The wrinkle lies in how a botch is defined. In the system's modern iterations, you need to score zero hits (i.e., no dice showing higher than the target number) and at least one 1 in order to botch; as originally designed, however, any roll with negative hits was a botch. This creates two distinct mathematical quirks:
Using the modern definition of a botch, there are some weird glitches in botch probability when very large target numbers interface with very small dice pools, but for the most part, the absolute likelihood of a botch trends strictly downward as the number of dice increases, since the odds of rolling no hits at all become increasingly remote; however, the portion of your failures that botch does rise with the number of dice, as – given that all of your dice missed – more dice means a greater likelihood that at least one of those misses is a 1. This isn't impossible to account for narratively – the idea that highly skilled characters tend to biff it big on the rare occasions that they fail makes some sense – but some players find it unaesthetic.

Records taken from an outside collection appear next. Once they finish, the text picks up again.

==> config.mk <==
export PLATFORM = sky130hd
export DESIGN_NAME = ccw_ctrl
export DESIGN_NICKNAME = d
export VERILOG_FILES = /design/src/pkg/ccw_pkg.sv /design/src/ccw_wbuf.sv /design/src/ccw_bist.sv /design/src/ccw_ctrl.sv
export VERILOG_INCLUDE_DIRS = /design/src /design/src/pkg
export SDC_FILE = /design/constraint.sdc
export NUM_CORES = 1
export LEC_CHECK = 0
export CAP_MARGIN = 20
export CORE_MARGIN = 3
export CORE_UTILIZATION = 35
export CTS_BUF_LIST = sky130_fd_sc_hd__clkbuf_16
export DETAILED_ROUTE_END_ITERATION = 8
export DONT_BUFFER_PORTS = 1
export PLACE_DENSITY = 0.63
export SETUP_SLACK_MARGIN = 0.02
export SKIP_CTS_REPAIR_TIMING = 1
export SYNTH_ARGS = -nofsm -noshare
export SYNTH_HDL_FRONTEND = slang
export SYNTH_SLANG_ARGS = --single-unit
==> constraint.sdc <==
create_clock -name i_sys_clk -period 7.55 [get_ports i_sys_clk]
set_input_delay 0.755 -clock i_sys_clk [delete_from_list [all_inputs] [get_ports i_sys_clk]]
set_output_delay 0.755 -clock i_sys_clk [all_outputs]
set_load 0.005 [all_outputs]
==> src/pkg/ccw_consts.svh <==
`ifndef CCW_CONSTS_SVH
`define CCW_CONSTS_SVH

// Register byte addresses.
`define CCW_ADDR_CONFIG 32'hfff02000
`define CCW_ADDR_COMMAND 32'hfff02004
`define CCW_ADDR_LINE 32'hfff02008
`define CCW_ADDR_TEST_CTL 32'hfff60000
`define CCW_ADDR_TEST_RES 32'hfff60004

// Configuration fields.
`define CCW_CFG_ICACHE 0
`define CCW_CFG_DCACHE 1
`define CCW_CFG_WBUF 2
`define CCW_CFG_MASK 32'h00000007

// Command fields.
`define CCW_CMD_ISEL 0
`define CCW_CMD_DSEL 1
`define CCW_CMD_INV_ALL 2
`define CCW_CMD_INV_ONE 3
`define CCW_CMD_FETCH_PIN 4
`define CCW_CMD_UNLOCK_ALL 5
`define CCW_CMD_UNLOCK_ONE 6
`define CCW_CMD_DRAIN 7
`define CCW_CMD_MASK 32'h000000ff

// Line address fields.
`define CCW_LINE_WAY 31
`define CCW_LINE_SET_LO 4
`define CCW_LINE_TAG_LO 11
`define CCW_LINE_TAG_HI 30

// Self-test fields.
`define CCW_TST_GO 15
`define CCW_TST_GRP_LO 8
`define CCW_TST_CTL_MASK 32'h00008f00
`define CCW_TST_DONE 31

// Reset values and sizes.
`define CCW_RESET_WORD 32'h00000000
`define CCW_WBUF_DEPTH 8
`define CCW_CACHE_SETS 128
`define CCW_LINE_BYTES 16
`define CCW_BIST_STEPS 256

`endif

==> src/pkg/ccw_pkg.sv <==
package ccw_pkg;
    // Command engine states.
    typedef enum logic [2:0] {
        CCW_IDLE,
        CCW_WALK,
        CCW_FETCH,
        CCW_DRAIN,
        CCW_DONE
    } ccw_state_e;
    // Kind of a line command sent to the cache datapath.
    typedef enum logic [1:0] {
        CCW_OP_INV,
        CCW_OP_UNLOCK,
        CCW_OP_PIN
    } ccw_op_e;
    typedef logic [31:0] ccw_word_t;
endpackage

==> src/ccw_wbuf.sv <==
`timescale 1ns/1ps
`include "ccw_consts.svh"

// Write buffer: holds posted stores until external memory takes them.
module ccw_wbuf #(
    parameter int DEPTH = `CCW_WBUF_DEPTH
) (
    input wire logic i_sys_clk,
    input wire logic i_reset_n,
    input wire logic i_enable,
    input wire logic i_wr_valid,
    input wire ccw_pkg::ccw_word_t i_wr_data,
    input wire ccw_pkg::ccw_word_t i_wr_addr,
    output logic o_wr_ready,
    output logic o_mem_valid,
    output ccw_pkg::ccw_word_t o_mem_data,
    output ccw_pkg::ccw_word_t o_mem_addr,
    input wire logic i_mem_ready,
    output logic o_empty
);
    import ccw_pkg::*;
    localparam int AW = $clog2(DEPTH);

    // Refuse a depth that the wrapping pointers cannot serve.
    if (DEPTH < 2 || (1 << AW) != DEPTH)
    begin
        $error("ccw_wbuf: DEPTH must be a power of two of at least two");
    end

    ccw_word_t data_mem [DEPTH];
    ccw_word_t addr_mem [DEPTH];
    logic [AW:0] wr_ptr_r;
    logic [AW:0] rd_ptr_r;
    logic push;
    logic pop;

    assign o_empty = (wr_ptr_r == rd_ptr_r);
    assign o_wr_ready = i_enable && !((wr_ptr_r[AW] != rd_ptr_r[AW]) &&
                        (wr_ptr_r[AW-1:0] == rd_ptr_r[AW-1:0]));
    assign push = i_wr_valid && o_wr_ready;
    assign o_mem_valid = !o_empty;
    assign pop = o_mem_valid && i_mem_ready;
    assign o_mem_data = data_mem[rd_ptr_r[AW-1:0]];
    assign o_mem_addr = addr_mem[rd_ptr_r[AW-1:0]];

    // Storage array written on an accepted store.
    always_ff @(posedge i_sys_clk)
    begin
        if (push)
        begin
            data_mem[wr_ptr_r[AW-1:0]] <= i_wr_data;
            addr_mem[wr_ptr_r[AW-1:0]] <= i_wr_addr;
        end
    end

    always_ff @(posedge i_sys_clk or negedge i_reset_n)
    begin
        if (!i_reset_n)
        begin
            wr_ptr_r <= '0;
            rd_ptr_r <= '0;
        end
        else
        begin
            if (push)
                wr_ptr_r <= wr_ptr_r + 1'b1;
            if (pop)
                rd_ptr_r <= rd_ptr_r + 1'b1;
        end
    end

    // Occupancy never passes the depth.
    AST_WBUF_BOUND: assert property (@(posedge i_sys_clk) disable iff (!i_reset_n)
        (wr_ptr_r - rd_ptr_r) <= (AW+1)'(DEPTH))
        else $error("write buffer over depth");
endmodule

==> src/ccw_bist.sv <==
`timescale 1ns/1ps
`include "ccw_consts.svh"

// Self-test sequencer: walks every address of the picked groups.
module ccw_bist #(
    parameter int STEPS = `CCW_BIST_STEPS
) (
    input wire logic i_sys_clk,
    input wire logic i_reset_n,
    input wire logic i_start,
    input wire logic [3:0] i_groups,
    input wire logic [7:0] i_ram_fault,
    output logic o_running,
    output logic o_done,
    output logic [7:0] o_fault
);
    import ccw_pkg::*;
    localparam int CW = $clog2(STEPS);

    // Refuse a run too short for the step counter.
    if (STEPS < 2)
    begin
        $error("ccw_bist: STEPS must be at least two");
    end

    logic [CW-1:0] step_r;
    logic [7:0] pick;
    logic start_prev_r;

    // Go level of the last cycle; a run starts only when go is raised, so the
    // finish flag stays set while software leaves go at one.
    always_ff @(posedge i_sys_clk or negedge i_reset_n)
    begin
        if (!i_reset_n)
            start_prev_r <= 1'b0;
        else
            start_prev_r <= i_start;
    end

    // Map groups to per-way fault bits: tags high nibble, data low nibble.
    assign pick = {{2{i_groups[3]}}, {2{i_groups[2]}}, {2{i_groups[1]}}, {2{i_groups[0]}}};

    always_ff @(posedge i_sys_clk or negedge i_reset_n)
    begin
        if (!i_reset_n)
        begin
            step_r <= '0;
            o_running <= 1'b0;
            o_done <= 1'b0;
            o_fault <= 8'h00;
        end
        else if (i_start && !start_prev_r && !o_running)
        begin
            step_r <= '0;
            o_running <= 1'b1;
            o_done <= 1'b0;
            o_fault <= 8'h00;
        end
        else if (o_running)
        begin
            o_fault <= o_fault | (i_ram_fault & pick);
            step_r <= step_r + 1'b1;
            if (step_r == CW'(STEPS - 1))
            begin
                o_running <= 1'b0;
                o_done <= 1'b1;
            end
        end
    end

    AST_BIST_DONE: assert property (@(posedge i_sys_clk) disable iff (!i_reset_n)
        $fell(o_running) |-> o_done)
        else $error("self test ended without done");
endmodule

==> src/ccw_ctrl.sv <==
// Function
// - write buffer holds up to eight words
// - config bit 2 enables buffer, reset empties
// - drain with data select empties buffer
// - config bits enable caches, reset off
// - command bits clear after the operation
// - bit 6 unlocks addressed line
// - bit 5 unlocks every line
// - bit 4 fetches and pins a line
// - bit 3 invalidates addressed line
// - bit 2 invalidates all lines, pins too
// - bits 1 and 0 select data, instruction
// - all-line commands may hit both caches
// - single-line with both selects is ignored
// - drain with instruction select is ignored
// - line address holds way and address
// - test bit 15 starts self-test
// - test bits 11..8 pick memory groups
// - any group mix tested together
// - finish bit set when test ends
// - fault bits per RAM and way
// - 128 sets, 16-byte lines
// - pinned lines survive single-line invalidate
//
// The Wishbone register port was left to the implementer.
`timescale 1ns/1ps
`include "ccw_consts.svh"

module ccw_ctrl #(
    parameter int SETS = `CCW_CACHE_SETS,
    parameter int WBUF_DEPTH = `CCW_WBUF_DEPTH,
    parameter int BIST_STEPS = `CCW_BIST_STEPS
) (
    input wire logic i_sys_clk,
    input wire logic i_reset_n,
    input wire logic i_wb_cyc,
    input wire logic i_wb_stb,
    input wire logic i_wb_we,
    input wire logic [31:0] i_wb_adr,
    input wire logic [3:0] i_wb_sel,
    input wire ccw_pkg::ccw_word_t i_wb_dat,
    output ccw_pkg::ccw_word_t o_wb_dat,
    output logic o_wb_ack,
    output logic o_wb_err,
    output logic o_iside_cache_on,
    output logic o_dside_cache_on,
    output logic o_wbuf_on,
    output logic o_line_cmd_valid,
    output ccw_pkg::ccw_op_e o_line_cmd_op,
    output logic o_line_cmd_dside,
    output logic o_line_cmd_way,
    output logic [$clog2(`CCW_CACHE_SETS)-1:0] o_line_cmd_set,
    output logic [19:0] o_line_cmd_tag,
    output logic o_line_cmd_all,
    input wire logic i_line_cmd_done,
    input wire logic i_st_valid,
    input wire ccw_pkg::ccw_word_t i_st_data,
    input wire ccw_pkg::ccw_word_t i_st_addr,
    output logic o_st_ready,
    output logic o_mem_valid,
    output ccw_pkg::ccw_word_t o_mem_data,
    output ccw_pkg::ccw_word_t o_mem_addr,
    input wire logic i_mem_ready,
    input wire logic [7:0] i_ram_fault,
    output logic o_bist_running
);
    import ccw_pkg::*;
    localparam int SW = $clog2(SETS);

    // Refuse a set count that the fixed set field cannot address.
    if (SETS != `CCW_CACHE_SETS)
    begin
        $error("ccw_ctrl: SETS must match the set field of the line address");
    end

    // Byte lane merge for a register write.
    function automatic ccw_word_t merge(input ccw_word_t old, input ccw_word_t nw,
                                        input logic [3:0] sel, input ccw_word_t mask);
        ccw_word_t res;
        for (int b = 0; b < 4; b++)
            res[b*8 +: 8] = sel[b] ? nw[b*8 +: 8] : old[b*8 +: 8];
        return res & mask;
    endfunction

    ccw_word_t config_r;
    ccw_word_t line_r;
    logic [7:0] cmd_r;
    logic [15:0] test_ctl_r;
    ccw_state_e state_r;
    logic phase_r;
    logic [1:0] caches_r;
    logic ack_r;
    logic err_r;
    ccw_word_t rdata_r;
    logic req;
    logic hit_cfg;
    logic hit_cmd;
    logic hit_line;
    logic hit_tctl;
    logic hit_tres;
    logic mapped;
    logic cmd_wr;
    ccw_word_t cmd_new;
    logic wbuf_empty;
    logic bist_start;
    logic bist_done;
    logic [7:0] bist_fault;

    // Address decode of a new bus request.
    assign req = i_wb_cyc && i_wb_stb && !ack_r && !err_r;
    assign hit_cfg = (i_wb_adr == `CCW_ADDR_CONFIG);
    assign hit_cmd = (i_wb_adr == `CCW_ADDR_COMMAND);
    assign hit_line = (i_wb_adr == `CCW_ADDR_LINE);
    assign hit_tctl = (i_wb_adr == `CCW_ADDR_TEST_CTL);
    assign hit_tres = (i_wb_adr == `CCW_ADDR_TEST_RES);
    assign mapped = hit_cfg || hit_cmd || hit_line || hit_tctl || hit_tres;
    assign cmd_wr = req && i_wb_we && hit_cmd && state_r == CCW_IDLE;
    assign cmd_new = merge({24'h000000, cmd_r}, i_wb_dat, i_wb_sel, `CCW_CMD_MASK);

    // Single-cycle ack; unmapped addresses answer with err.
    always_ff @(posedge i_sys_clk or negedge i_reset_n)
    begin
        if (!i_reset_n)
        begin
            ack_r <= 1'b0;
            err_r <= 1'b0;
        end
        else
        begin
            ack_r <= req && mapped;
            err_r <= req && !mapped;
        end
    end
    assign o_wb_ack = ack_r;
    assign o_wb_err = err_r;

    always_ff @(posedge i_sys_clk or negedge i_reset_n)
    begin
        if (!i_reset_n)
            rdata_r <= `CCW_RESET_WORD;
        else if (req && !i_wb_we)
        begin
            unique case (1'b1)
                hit_cfg: rdata_r <= config_r;
                hit_cmd: rdata_r <= {24'h000000, cmd_r};
                hit_line: rdata_r <= line_r;
                hit_tctl: rdata_r <= {16'h0000, test_ctl_r};
                hit_tres: rdata_r <= {bist_done, 23'h000000, bist_done ? bist_fault : 8'h00};
                default: rdata_r <= `CCW_RESET_WORD;
            endcase
        end
    end
    assign o_wb_dat = rdata_r;

    always_ff @(posedge i_sys_clk or negedge i_reset_n)
    begin
        if (!i_reset_n)
            config_r <= `CCW_RESET_WORD;
        else if (req && i_wb_we && hit_cfg)
            config_r <= merge(config_r, i_wb_dat, i_wb_sel, `CCW_CFG_MASK);
    end
    assign o_iside_cache_on = config_r[`CCW_CFG_ICACHE];
    assign o_dside_cache_on = config_r[`CCW_CFG_DCACHE];
    assign o_wbuf_on = config_r[`CCW_CFG_WBUF];

    always_ff @(posedge i_sys_clk or negedge i_reset_n)
    begin
        if (!i_reset_n)
            line_r <= `CCW_RESET_WORD;
        else if (req && i_wb_we && hit_line)
            line_r <= merge(line_r, i_wb_dat, i_wb_sel, 32'hffffffff);
    end

    always_ff @(posedge i_sys_clk or negedge i_reset_n)
    begin
        if (!i_reset_n)
            test_ctl_r <= 16'h0000;
        else if (req && i_wb_we && hit_tctl)
            test_ctl_r <= 16'(merge({16'h0000, test_ctl_r}, i_wb_dat, i_wb_sel,
                                    `CCW_TST_CTL_MASK));
    end
    assign bist_start = test_ctl_r[`CCW_TST_GO];

    // Command engine: one command runs at a time; the register clears at the end.
    always_ff @(posedge i_sys_clk or negedge i_reset_n)
    begin
        if (!i_reset_n)
        begin
            state_r <= CCW_IDLE;
            cmd_r <= 8'h00;
            phase_r <= 1'b0;
            caches_r <= 2'b00;
        end
        else
        begin
            unique case (state_r)
                CCW_IDLE:
                begin
                    if (cmd_wr)
                    begin
                        cmd_r <= cmd_new[7:0];
                        caches_r <= cmd_new[1:0];
                        phase_r <= 1'b0;
                        if (cmd_new[1:0] == 2'b00 || cmd_new[7:2] == 6'h00)
                            state_r <= CCW_DONE;
                        else if (cmd_new[`CCW_CMD_DRAIN])
                            state_r <= (cmd_new[1:0] == 2'b10) ? CCW_DRAIN : CCW_DONE;
                        else if ((cmd_new[`CCW_CMD_INV_ONE] || cmd_new[`CCW_CMD_UNLOCK_ONE])
                                 && cmd_new[1:0] == 2'b11)
                            state_r <= CCW_DONE;
                        else if (cmd_new[`CCW_CMD_FETCH_PIN])
                            state_r <= (cmd_new[1:0] == 2'b11) ? CCW_DONE : CCW_FETCH;
                        else
                            state_r <= CCW_WALK;
                    end
                end
                CCW_WALK:
                begin
                    if (i_line_cmd_done)
                    begin
                        if (!phase_r && caches_r == 2'b11)
                            phase_r <= 1'b1;
                        else
                            state_r <= CCW_DONE;
                    end
                end
                CCW_FETCH:
                begin
                    if (i_line_cmd_done)
                        state_r <= CCW_DONE;
                end
                CCW_DRAIN:
                begin
                    if (wbuf_empty)
                        state_r <= CCW_DONE;
                end
                CCW_DONE:
                begin
                    cmd_r <= 8'h00;
                    state_r <= CCW_IDLE;
                end
            endcase
        end
    end

    // Line command to the cache datapath.
    // valid while walking or fetching; cache select follows
    assign o_line_cmd_valid = (state_r == CCW_WALK) || (state_r == CCW_FETCH);
    assign o_line_cmd_dside = (caches_r == 2'b11) ? phase_r : caches_r[1];
    assign o_line_cmd_all = cmd_r[`CCW_CMD_INV_ALL] || cmd_r[`CCW_CMD_UNLOCK_ALL];
    assign o_line_cmd_op = (cmd_r[`CCW_CMD_FETCH_PIN]) ? CCW_OP_PIN :
                           (cmd_r[`CCW_CMD_UNLOCK_ALL] || cmd_r[`CCW_CMD_UNLOCK_ONE]) ?
                           CCW_OP_UNLOCK : CCW_OP_INV;
    assign o_line_cmd_way = line_r[`CCW_LINE_WAY];
    assign o_line_cmd_set = line_r[`CCW_LINE_SET_LO +: SW];
    assign o_line_cmd_tag = line_r[`CCW_LINE_TAG_HI:`CCW_LINE_TAG_LO];

    ccw_wbuf #(
        .DEPTH(WBUF_DEPTH)
    ) u_wbuf (
        .i_sys_clk(i_sys_clk),
        .i_reset_n(i_reset_n),
        .i_enable(o_wbuf_on),
        .i_wr_valid(i_st_valid),
        .i_wr_data(i_st_data),
        .i_wr_addr(i_st_addr),
        .o_wr_ready(o_st_ready),
        .o_mem_valid(o_mem_valid),
        .o_mem_data(o_mem_data),
        .o_mem_addr(o_mem_addr),
        .i_mem_ready(i_mem_ready),
        .o_empty(wbuf_empty)
    );

    ccw_bist #(
        .STEPS(BIST_STEPS)
    ) u_bist (
        .i_sys_clk(i_sys_clk),
        .i_reset_n(i_reset_n),
        .i_start(bist_start),
        .i_groups(test_ctl_r[`CCW_TST_GRP_LO +: 4]),
        .i_ram_fault(i_ram_fault),
        .o_running(o_bist_running),
        .o_done(bist_done),
        .o_fault(bist_fault)
    );

    AST_CMD_CLEARS: assert property (@(posedge i_sys_clk) disable iff (!i_reset_n)
        state_r == CCW_DONE |=> cmd_r == 8'h00 && state_r == CCW_IDLE)
        else $error("command bits did not clear");
    AST_DRAIN_EMPTY: assert property (@(posedge i_sys_clk) disable iff (!i_reset_n)
        state_r == CCW_DRAIN && wbuf_empty |=> state_r == CCW_DONE)
        else $error("drain did not finish on empty");
    AST_DRAIN_ISEL: assert property (@(posedge i_sys_clk) disable iff (!i_reset_n)
        state_r == CCW_DRAIN |-> caches_r == 2'b10)
        else $error("drain ran with instruction select");
    AST_ONE_BOTH: assert property (@(posedge i_sys_clk) disable iff (!i_reset_n)
        o_line_cmd_valid && !o_line_cmd_all |-> caches_r != 2'b11)
        else $error("single line command on both caches");
    AST_NO_SEL: assert property (@(posedge i_sys_clk) disable iff (!i_reset_n)
        cmd_wr && cmd_new[1:0] == 2'b00 |=> state_r == CCW_DONE ##1 cmd_r == 8'h00)
        else $error("unselected command not dropped");
    AST_BOTH_WALK: assert property (@(posedge i_sys_clk) disable iff (!i_reset_n)
        state_r == CCW_WALK && caches_r == 2'b11 && !phase_r && i_line_cmd_done
        |=> state_r == CCW_WALK && o_line_cmd_dside)
        else $error("second cache not walked");
    AST_WBUF_OFF: assert property (@(posedge i_sys_clk) disable iff (!i_reset_n)
        !o_wbuf_on |-> !o_st_ready)
        else $error("buffer accepted while off");
    AST_ACK_ONE: assert property (@(posedge i_sys_clk) disable iff (!i_reset_n)
        o_wb_ack |=> !o_wb_ack)
        else $error("ack held two cycles");
    AST_CFG_RESV: assert property (@(posedge i_sys_clk) disable iff (!i_reset_n)
        config_r[31:3] == 29'h0)
        else $error("reserved config bits set");
endmodule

Using the old-school definition of a botch (i.e., any roll with negative hits botches, not just rolls that had zero hits before subtracting 1s), you can run into situations where increasing the size of your dice pool increases the absolute likelihood of a botch basically any time your target number is higher than 6. It does fall off again as dice pools become very large, and the likelihood of a botch never rises faster than the likelihood of success, but it does create some objectively goofy situations. A lot of sources recommend just not letting your target numbers go higher than 8 when using the old-school botch rules for this reason.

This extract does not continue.